ゾンビだらけの世界で生き残った二人の少女の、最後の晩餐
懐中電灯の灯りを頼りに、缶のプルタブを引いた。狭い室内に、醤油の香ばしい匂いが漂う。
「げへへ。こいつぁわたしの獲物だぜ」
「いいから早く食え」
こんな状況でもふざける梨々花を、私は軽く睨む。
返ってきたのは「へ~い」という生返事。
(梨々花は、こんなときでも変わらないな)
ゾンビにより、世界は滅んだ。分かりやすく現状を説明するなら、それで終わりだろう。
ゾンビに噛まれると、ゾンビに感染する。ゾンビになったら、徐々に理性を失う。分かっていることは、それぐらいだ。
どうしてゾンビが発生したのか、どういうメカニズムなのか、ゾンビは治療できるのか。そんな疑問に答えてくれる人はいない。インフラも壊滅して、政治も行政も機能せず、周波数をどう弄ってもラジオが流れてこない。誰も、何も教えてくれない。分からないまま、今を生きるしかなかった。

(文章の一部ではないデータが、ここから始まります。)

--- config.mk ---
export PLATFORM = sky130hd
export DESIGN_NAME = draw_sequencer_flat
export DESIGN_NICKNAME = d
export VERILOG_FILES = /design/src/rtl/draw_pkg.sv /design/src/rtl/draw_sequencer_if.sv /design/src/rtl/draw_shadow_table.sv /design/src/rtl/draw_sequencer.sv /design/src/flat_wrapper.sv
export SDC_FILE = /design/constraint.sdc
export NUM_CORES = 1
export LEC_CHECK = 0
export BUFFER_PORTS_ARGS = -buffer_cell sky130_fd_sc_hd__buf_2
export CAP_MARGIN = 20
export CORE_MARGIN = 2
export CORE_UTILIZATION = 36
export DETAILED_ROUTE_END_ITERATION = 10
export SLEW_MARGIN = 0
export SYNTH_ARGS = -nofsm -noshare
export SYNTH_HDL_FRONTEND = slang
export SYNTH_HIERARCHICAL = 1
export SYNTH_SLANG_ARGS = --single-unit
--- constraint.sdc ---
create_clock -name clk -period 2.4 [get_ports clk]
set_input_delay 0.12 -clock clk [delete_from_list [all_inputs] [get_ports clk]]
set_output_delay 0.12 -clock clk [all_outputs]
set_load 0.02 [all_outputs]
--- src/rtl/draw_pkg.sv ---
// Shared types and constants for the draw sequencer slice.
package draw_pkg;

  localparam int NUM_OBJ_DEF = 8;
  localparam logic [2:0] BG_COLOUR_DEF = 3'b000;

  localparam int IDX_W = 3;
  localparam int X_W   = 8;
  localparam int Y_W   = 7;
  localparam int S_W   = 5;
  localparam int C_W   = 3;

  typedef enum logic [2:0] {
    ST_IDLE,
    ST_SCAN,
    ST_LOAD,
    ST_RUN,
    ST_NEXT
  } state_e;

  typedef enum logic {
    PH_ERASE = 1'b0,
    PH_DRAW  = 1'b1
  } phase_e;

  // Geometry of one object; the shadow table stores this plus a valid bit.
  typedef struct packed {
    logic [X_W-1:0] x;
    logic [Y_W-1:0] y;
    logic [S_W-1:0] w;
    logic [S_W-1:0] h;
  } geom_t;

  localparam int SHADOW_W = $bits(geom_t) + 1;

endpackage

--- src/rtl/draw_sequencer_if.sv ---
// Bus between the sequencer, the object registers and the draw stage.
interface draw_sequencer_if;
  import draw_pkg::*;

  logic             frame_start;
  logic [IDX_W-1:0] obj_idx;
  logic [X_W-1:0]   obj_x;
  logic [Y_W-1:0]   obj_y;
  logic [S_W-1:0]   obj_w;
  logic [S_W-1:0]   obj_h;
  logic [C_W-1:0]   obj_c;
  logic             obj_valid;
  logic [X_W-1:0]   d_x;
  logic [Y_W-1:0]   d_y;
  logic [S_W-1:0]   d_w;
  logic [S_W-1:0]   d_h;
  logic [C_W-1:0]   d_c;
  logic             d_load_n;
  logic             d_enable;
  logic             d_done;
  logic             plot;
  logic             busy;
  logic             frame_done;

  // Sequencer side
  modport master (
    input  frame_start, obj_x, obj_y, obj_w, obj_h, obj_c, obj_valid, d_done,
    output obj_idx, d_x, d_y, d_w, d_h, d_c, d_load_n, d_enable, plot, busy,
    frame_done
  );

  // Environment side: object registers, draw stage and frame controller
  modport slave (
    output frame_start, obj_x, obj_y, obj_w, obj_h, obj_c, obj_valid, d_done,
    input  obj_idx, d_x, d_y, d_w, d_h, d_c, d_load_n, d_enable, plot, busy,
    frame_done
  );

endinterface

私と梨々花は、近所のおばさんのプレハブ倉庫にお邪魔していた。不法侵入ではあるが、こんな無秩序かつ無法の世界で、私たちを咎める人は誰もいない。
「いっただっきま~す!」
場違いに明るい声で、梨々花は秘蔵の焼き鳥缶を頬張った。ゾンビ発生後すぐに無人のコンビニで見つけたものの、おいしそうだから特別な日まで取っておくのだと梨々花がずっと所持していた。
「おいしい~!」
梨々花は満面の笑みを浮かべた。表情がころころ変わって、見ていて飽きない。
私も涎を垂らしてしまいそうだ。
疲れ切って、身体に力が入らない。ぐったりと壁にもたれかかりながら、呟く。
「飯食ってる梨々花の阿呆面も、これで見納めか」
「阿呆面って、ひどい! そんな子に育てた覚えはありません!」
「梨々花に育てられた覚えはないよ」
埃っぽい室内に、少し咳き込む。
もう、我慢の限界に近かった。
もうひと月も前になるだろうか。ゾンビパニックが始まってすぐ、梨々花は私を頼ってきた。

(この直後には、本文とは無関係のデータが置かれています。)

### src/rtl/if_stage.sv
// rtl/if_stage.sv - instruction fetch stage: PC register, next-PC select, IF/ID register
module if_stage #(
  parameter logic [31:0] RESET_PC = 32'h0000_0000,
  parameter int          IMEM_AW  = 10,
  parameter logic [31:0] NOP_INST = 32'h0000_0000
) (
  input  logic               clk,
  input  logic               rst,
  input  logic               stall,
  input  logic               branch,
  input  logic               jump,
  input  logic               jr,
  input  logic [31:0]        rs_value,
  input  logic [31:0]        imem_rdata,
  input  logic               imem_ready,
  output logic [IMEM_AW-1:0] imem_addr,
  output logic [31:0]        pc,
  output logic [31:0]        id_inst,
  output logic [31:0]        id_pc4,
  output logic               id_valid,
  output logic [31:0]        fetch_cnt,
  output logic [31:0]        squash_cnt
);

  logic [31:0] pc_q, pc_d;
  logic [31:0] id_inst_q, id_inst_d;
  logic [31:0] id_pc4_q, id_pc4_d;
  logic        id_valid_q, id_valid_d;
  logic [31:0] fetch_cnt_q, fetch_cnt_d;
  logic [31:0] squash_cnt_q, squash_cnt_d;

  logic [31:0] pc4;
  logic [31:0] br_target;
  logic [31:0] j_target;
  logic [31:0] target;
  logic        redirect;

  assign pc4       = pc_q + 32'd4;
  assign br_target = id_pc4_q + {{14{id_inst_q[15]}}, id_inst_q[15:0], 2'b00};
  assign j_target  = {id_pc4_q[31:28], id_inst_q[25:0], 2'b00};

  always_comb begin
    target = br_target;
    if (jr) begin
      target = rs_value;
    end else if (jump) begin
      target = j_target;
    end
  end

  // A redirect request is only meaningful when ID holds a real instruction.
  assign redirect = branch && id_valid_q && !stall;

  always_comb begin
    pc_d         = pc_q;
    id_inst_d    = id_inst_q;
    id_pc4_d     = id_pc4_q;
    id_valid_d   = id_valid_q;
    fetch_cnt_d  = fetch_cnt_q;
    squash_cnt_d = squash_cnt_q;
    if (stall) begin
      pc_d = pc_q;
    end else if (redirect) begin
      pc_d       = target;
      id_inst_d  = NOP_INST;
      id_valid_d = 1'b0;
      if (imem_ready) begin
        squash_cnt_d = squash_cnt_q + 32'd1;
      end
    end else if (!imem_ready) begin
      id_inst_d  = NOP_INST;
      id_valid_d = 1'b0;
    end else begin
      pc_d        = pc4;
      id_inst_d   = imem_rdata;
      id_pc4_d    = pc4;
      id_valid_d  = 1'b1;
      fetch_cnt_d = fetch_cnt_q + 32'd1;
    end
  end

  always_ff @(posedge clk) begin
    if (rst) begin
      pc_q         <= RESET_PC;
      id_inst_q    <= NOP_INST;
      id_pc4_q     <= 32'd0;
      id_valid_q   <= 1'b0;
      fetch_cnt_q  <= 32'd0;
      squash_cnt_q <= 32'd0;
    end else begin
      pc_q         <= pc_d;
      id_inst_q    <= id_inst_d;
      id_pc4_q     <= id_pc4_d;
      id_valid_q   <= id_valid_d;
      fetch_cnt_q  <= fetch_cnt_d;
      squash_cnt_q <= squash_cnt_d;
    end
  end

  // Bits [1:0] are dropped so a misaligned JR target still indexes a word.
  assign imem_addr  = pc_q[IMEM_AW+1:2];
  assign pc         = pc_q;
  assign id_inst    = id_inst_q;
  assign id_pc4     = id_pc4_q;
  assign id_valid   = id_valid_q;
  assign fetch_cnt  = fetch_cnt_q;
  assign squash_cnt = squash_cnt_q;

endmodule

### config.mk
export PLATFORM = sky130hd
export DESIGN_NAME = if_stage
export DESIGN_NICKNAME = d
export VERILOG_FILES = /design/src/rtl/if_stage.sv
export SDC_FILE = /design/constraint.sdc
export NUM_CORES = 1
export LEC_CHECK = 0
export CORE_MARGIN = 4
export CORE_UTILIZATION = 25
export CTS_BUF_LIST = sky130_fd_sc_hd__clkbuf_16
export DETAILED_ROUTE_END_ITERATION = 8
export REMOVE_ABC_BUFFERS = 1
export SKIP_CTS_REPAIR_TIMING = 1
export SLEW_MARGIN = 10
export SYNTH_ARGS = -nofsm -noshare
export SYNTH_HDL_FRONTEND = slang
export SYNTH_SLANG_ARGS = --single-unit
### constraint.sdc
create_clock -name clk -period 4 [get_ports clk]
set_input_delay 1.2 -clock clk [delete_from_list [all_inputs] [get_ports clk]]
set_output_delay 1.2 -clock clk [all_outputs]
set_load 0.03 [all_outputs]
==> impl_metrics.ini <==
[timing]
rsz0062_at_grt = false
fin_skew_ns = 0.01420
hold_viol_final = 0
fin_tns_setup_ns = 0
min_period_ns = 3.348
tightest_slew_ns = 0.6417
fin_crit_sh_pct = 83.71
fmax_mhz = 298.7
finalWorstSetupSlack_ns = 0.6518
holdWs_ns = 0.4697
max_slew_margin_pct = 56.82
setup_viol_count_final = 0
final_max_slew_viol_count = 0

[critical_path]
critical_path_class = in -> reg
worstPathRequired_ns = 4.36
start_kind = primary input
critPathMaxFanout = 9
cp_data_arrival_time_ns = 3.70
end_kind = register

[finish]
regArea_um2 = 3223
fin_area_um2 = 12450
multi_input_area_um2 = 5435
fillers = 3693
final_nets = 1440
final_cells = 1811
area_delta_synth_final_pct = 36.36
drive_above_1_share_pct = 5.782

[grt]
grt_overflow = 0
grtUsageTotal_pct = 16.38
grt_pass1_vias = 8709
grt_pass1_wl_um = 51160
antenna_found_initial = 3
grt_start_max_net_pins = 105

[yosys]
ys_ff_latch = 161
synthCells = 1132
synth_top_area_share_pct = 35.31
yosys-top-cells-area = dfxtp_1, nor2_1, xor2_1, ha_1, a21oi_1
synthArstFlopShare_pct = 0
netlist_top_cells_count = nor2_1, dfxtp_1, nand2_1
synth_edf_count = 0
yosys_warnings = 0
synth_area_um2 = 9129
synth_ff_type = dfxtp_1
synth_most_common_cell = nor2_1
syn_area_per_cell_um2 = 8.064
seq_area_frac_synth_pct = 35.31
yosys.area.top_type = dfxtp_1
synthDistinctLibCells = 74

[floorplan]
die_h_um = 199.1
dieArea_um2 = 39640
io_pins = 242
die_w_um = 199.1
start_util_pct = 25.48
core_area_um2 = 35830
num_rows = 69

[placement]
dp_hpwl_um = 24030
dpl_cell_area_um2 = 11900
placed_cells = 1778
pre_cts_ws_ns = 0.1842
io_buffers = 241
gp_congestion = 0.8699

[drt]
wl_per_cell_um = 18.28
viasPerCell = 4.967
num_vias = 8995
firstDrtPassIters = 5
drtIter0Drc = 572
drc_errors = 0
route.final.wire_length_um = 33110
ant_nets = 0

[power]
p_per_area_nw_per_um2 = 314.9
vdd_drop_max_uv = 288.7
p_leak_uw = 0.004543

[hold_path]
hp-class = reg -> reg

[clock_tree]
numCtsBuffers = 17
path_clk_slew_ns = 0.07
cts_tree = built
h-tree-depth = 4
ctsRootBufferMaster = clkbuf_16
clock_path_buffers = 2
clock_sinks = 161
insertion_delay_ns = 0.44

[status]
outcome = completed

[job]
drv_cap = 0
[routing by layer]
metal  track usage, %  vias up  part of all wire [%]
met1            21.92     4275                    45
met4            4.509        4                   1.9
met2            26.22      233                    46
met3            4.283       39                   6.4
met5                0        -                 0.045
li1                 -     4444                     -
[critical path, stage by stage]
cell,delay [ns]
clkdlybuf4s50_1,0.49
and3b_2,0.44
o21ai_4,0.12
nor2_8,0.11
and3_1,0.26
nand2_1,0.11
nor3_2,0.34
nand2_1,0.11
or3_1,0.36
a21oi_1,0.15
[path summary, 6_finish.rpt]
check	start	to	slack, ns	cells past startpoint
max	branch	fetch_cnt[30]	0.65	10
min	id_pc4[0]	id_pc4[0]	0.47	2
max reg2reg	id_inst[0]	pc[30]	0.92	10
min reg2reg	id_pc4[0]	id_pc4[0]	0.47	2
[flip-flops by register name, summed over array words and instances (netlist names)]
| name | cells |
|---|---|
| id_pc4 | 32 |
| squash_cnt | 32 |
| id_inst | 32 |
| pc | 32 |
| id_valid | 1 |
| fetch_cnt | 32 |
[logic make-up after synthesis]
group,count (synthesis),synth area share [%]
simple gates,445,23.16
mux,8,0.8909
fa+ha+maj,33,4.605
buf+inv,91,5.167
xor+xnor,104,9.978
flops,161,35.31
compound gates,290,20.89
[where the power goes]
group	switching, µW	internal (µW)
sequential	58.4	1650
combinational	371	265
clock	726	852
[final cells by class]
class | count | area share (%)
Sequential cell | 161 | 25.89
Tap cell | 461 | 4.634
Multi-Input combinational cell | 880 | 43.66
Clock buffer | 17 | 3.417
Clock inverter | 15 | 0.9750
Antenna cell | 1 | 0.02010
Inverter | 12 | 0.3618
Timing Repair Buffer | 264 | 21.04
[placed cells by master (no fill, tap or decap), drive strengths merged, types with 31 or more instances in the layout]
cell and count:
nand2 95, clkdlybuf4s50 239, nor2 192, ha 32
dfxtp 161, nand3 43, xor2 63, xnor2 41
a211oi 31, o21ai 59, a21oi 78, a22oi 39
[through the flow]
| stage | utilization (%) | power (µW) |
|---|---|---|
| floorplan | - | 2049 |
| global placement | 33.21 | 2372 |
| detailed placement | 33.21 | 2380 |
| global route | 34.74 | 4090 |
| CTS | 34.74 | 3981 |
| finish | 34.74 | 3920 |
Power figures use the tool's default switching activity.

『お姉ちゃんも、パパもママも、もう駄目みたい。どうしよう、まゆ』
涙でぐずぐずになった顔で、梨々花は私に抱き着いてきた。
『大丈夫だから、ほら、泣くな』
頭を撫でてやると、気持ちが少し落ち着いたらしい。しゃくり上げながら、梨々花は私を見上げた。
『ねえ、まゆ。まゆは、ずっと、一緒にいてね』
『まったく。しょうがないな』
一人で心細かったのは、私だった。
その明るさに救われていたのは、私だった。
でも、それを認めるのはなんだか癪だった。
「ごちそうさまでした!」
律儀に両手を合わせて、梨々花は口にした。そんな大声を出すと、ゾンビに気づかれてしまう。
(ああ、でも――)
もう、そんなこと、どうでもいいのだ。
「ほら、まゆも、ご飯にしなよ」
変わらず笑って、梨々花は私に食事を促す。
「……ごめん」
「それは言いっこなしでしょ。ずっと一緒って、約束したじゃん」
意識が朦朧とする。いや、ずっともうろうとしていた。
理性が、りせいを、たもてない。
「まゆ。わたしとずっと一緒にいてくれて、ありがとね」
それは、わたしの――。
世界が、あいまいに溶け、ていく。ゆめ。をみて、いる?ような、かんかく。かまれたきずが、いた、い、いた?いたい。
よだれが、たれる。
りりか。たいせつの、たいせつな、わたしの、いちばん、だから、だいすき、くるしいたすけて
うえているかわいているみたされたいほしいほしいほしいほしいほしいほしいほしいほしい――
「いぁあきあす」
そのしろいくびすじにがぶりとかみついた。